→ **Aim of the task**
Nothing in the records that follow should differ once you have copied them out.
Segment Start: Data for this task
==> src/rtl/sar_bit_cell.sv <==
module sar_bit_cell
    import sar_pkg::*;
(
    input  logic frozen,
    input  logic self_q,
    input  logic upper_q,
    input  logic comp,
    output logic next_d
);
    sar_sel_e sel;

    always_comb begin
        sel = sar_pick(frozen, self_q);
        unique case (sel)
            SEL_HOLD:  next_d = self_q;
            SEL_LOAD:  next_d = comp;
            default:   next_d = upper_q;
        endcase
    end
endmodule
File: src/rtl/irq_cmd_pkg.sv
package irq_cmd_pkg;
    localparam int DATA_W = 8;
    localparam int PRIO_W = 3;
    localparam int MODE_W = 5;

    typedef enum logic [2:0] {
        S_UNINIT,
        S_WANT_BASE,
        S_WANT_CASC,
        S_WANT_MODE,
        S_READY
    } seq_state_t;

    typedef enum logic [1:0] {
        K_START,
        K_PRIO,
        K_RDCTL,
        K_PORT1
    } wr_kind_t;
endpackage

File: src/rtl/irq_wr_sync.sv
module irq_wr_sync #(
    parameter int STAGES = 2
) (
    input  logic clk,
    input  logic rst_n,
    input  logic cs_n,
    input  logic wr_n,
    output logic fire
);
    localparam int LAST = STAGES - 1;

    logic [STAGES-1:0] sync_q;
    logic              prev_q;

    generate
        for (genvar g = 0; g < STAGES; g++) begin : g_stage
            if (g == 0) begin : g_first
                always_ff @(posedge clk or negedge rst_n) begin
                    if (!rst_n) sync_q[0] <= 1'b0;
                    else        sync_q[0] <= !cs_n && !wr_n;
                end
            end else begin : g_next
                always_ff @(posedge clk or negedge rst_n) begin
                    if (!rst_n) sync_q[g] <= 1'b0;
                    else        sync_q[g] <= sync_q[g-1];
                end
            end
        end
    endgenerate

    always_ff @(posedge clk or negedge rst_n) begin
        if (!rst_n) prev_q <= 1'b0;
        else        prev_q <= sync_q[LAST];
    end

    assign fire = sync_q[LAST] && !prev_q;
endmodule

File: src/rtl/irq_wr_decode.sv
module irq_wr_decode
    import irq_cmd_pkg::*;
(
    input  logic     a0,
    input  logic     d4,
    input  logic     d3,
    output wr_kind_t kind
);
    always_comb begin
        if (a0)      kind = K_PORT1;
        else if (d4) kind = K_START;
        else if (d3) kind = K_RDCTL;
        else         kind = K_PRIO;
    end
endmodule
<file path="config.mk">
export PLATFORM = sky130hd
export DESIGN_NAME = afsk_dm_demod
export DESIGN_NICKNAME = d
export VERILOG_FILES = /design/src/rtl/dm_pkg.sv /design/src/rtl/dm_mixer.sv /design/src/rtl/dm_lowpass.sv /design/src/rtl/dm_carrier.sv /design/src/rtl/dm_bitclk.sv /design/src/rtl/afsk_dm_demod.sv
export SDC_FILE = /design/constraint.sdc
export NUM_CORES = 1
export LEC_CHECK = 0
export BUFFER_PORTS_ARGS = -buffer_cell sky130_fd_sc_hd__buf_2
export CAP_MARGIN = 20
export CORE_MARGIN = 8
export CORE_UTILIZATION = 60
export CTS_CLUSTER_SIZE = 28
export DETAILED_ROUTE_END_ITERATION = 8
export PLACE_DENSITY = 0.77
export SYNTH_ARGS = -nofsm -noshare
export SYNTH_HDL_FRONTEND = slang
export SYNTH_SLANG_ARGS = --single-unit
</file>
<file path="constraint.sdc">
create_clock -name clk -period 7.4 [get_ports clk]
set_input_delay 1.11 -clock clk [delete_from_list [all_inputs] [get_ports clk]]
set_output_delay 1.11 -clock clk [all_outputs]
set_load 0.03 [all_outputs]
</file>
Segment End: Data for this task
→ **Problem solution**
==> src/rtl/sar_bit_cell.sv <==
module sar_bit_cell
    import sar_pkg::*;
(
    input  logic frozen,
    input  logic self_q,
    input  logic upper_q,
    input  logic comp,
    output logic next_d
);
    sar_sel_e sel;

    always_comb begin
        sel = sar_pick(frozen, self_q);
        unique case (sel)
            SEL_HOLD:  next_d = self_q;
            SEL_LOAD:  next_d = comp;
            default:   next_d = upper_q;
        endcase
    end
endmodule
File: src/rtl/irq_cmd_pkg.sv
package irq_cmd_pkg;
    localparam int DATA_W = 8;
    localparam int PRIO_W = 3;
    localparam int MODE_W = 5;

    typedef enum logic [2:0] {
        S_UNINIT,
        S_WANT_BASE,
        S_WANT_CASC,
        S_WANT_MODE,
        S_READY
    } seq_state_t;

    typedef enum logic [1:0] {
        K_START,
        K_PRIO,
        K_RDCTL,
        K_PORT1
    } wr_kind_t;
endpackage

File: src/rtl/irq_wr_sync.sv
module irq_wr_sync #(
    parameter int STAGES = 2
) (
    input  logic clk,
    input  logic rst_n,
    input  logic cs_n,
    input  logic wr_n,
    output logic fire
);
    localparam int LAST = STAGES - 1;

    logic [STAGES-1:0] sync_q;
    logic              prev_q;

    generate
        for (genvar g = 0; g < STAGES; g++) begin : g_stage
            if (g == 0) begin : g_first
                always_ff @(posedge clk or negedge rst_n) begin
                    if (!rst_n) sync_q[0] <= 1'b0;
                    else        sync_q[0] <= !cs_n && !wr_n;
                end
            end else begin : g_next
                always_ff @(posedge clk or negedge rst_n) begin
                    if (!rst_n) sync_q[g] <= 1'b0;
                    else        sync_q[g] <= sync_q[g-1];
                end
            end
        end
    endgenerate

    always_ff @(posedge clk or negedge rst_n) begin
        if (!rst_n) prev_q <= 1'b0;
        else        prev_q <= sync_q[LAST];
    end

    assign fire = sync_q[LAST] && !prev_q;
endmodule

File: src/rtl/irq_wr_decode.sv
module irq_wr_decode
    import irq_cmd_pkg::*;
(
    input  logic     a0,
    input  logic     d4,
    input  logic     d3,
    output wr_kind_t kind
);
    always_comb begin
        if (a0)      kind = K_PORT1;
        else if (d4) kind = K_START;
        else if (d3) kind = K_RDCTL;
        else         kind = K_PRIO;
    end
endmodule
<file path="config.mk">
export PLATFORM = sky130hd
export DESIGN_NAME = afsk_dm_demod
export DESIGN_NICKNAME = d
export VERILOG_FILES = /design/src/rtl/dm_pkg.sv /design/src/rtl/dm_mixer.sv /design/src/rtl/dm_lowpass.sv /design/src/rtl/dm_carrier.sv /design/src/rtl/dm_bitclk.sv /design/src/rtl/afsk_dm_demod.sv
export SDC_FILE = /design/constraint.sdc
export NUM_CORES = 1
export LEC_CHECK = 0
export BUFFER_PORTS_ARGS = -buffer_cell sky130_fd_sc_hd__buf_2
export CAP_MARGIN = 20
export CORE_MARGIN = 8
export CORE_UTILIZATION = 60
export CTS_CLUSTER_SIZE = 28
export DETAILED_ROUTE_END_ITERATION = 8
export PLACE_DENSITY = 0.77
export SYNTH_ARGS = -nofsm -noshare
export SYNTH_HDL_FRONTEND = slang
export SYNTH_SLANG_ARGS = --single-unit
</file>
<file path="constraint.sdc">
create_clock -name clk -period 7.4 [get_ports clk]
set_input_delay 1.11 -clock clk [delete_from_list [all_inputs] [get_ports clk]]
set_output_delay 1.11 -clock clk [all_outputs]
set_load 0.03 [all_outputs]
</file>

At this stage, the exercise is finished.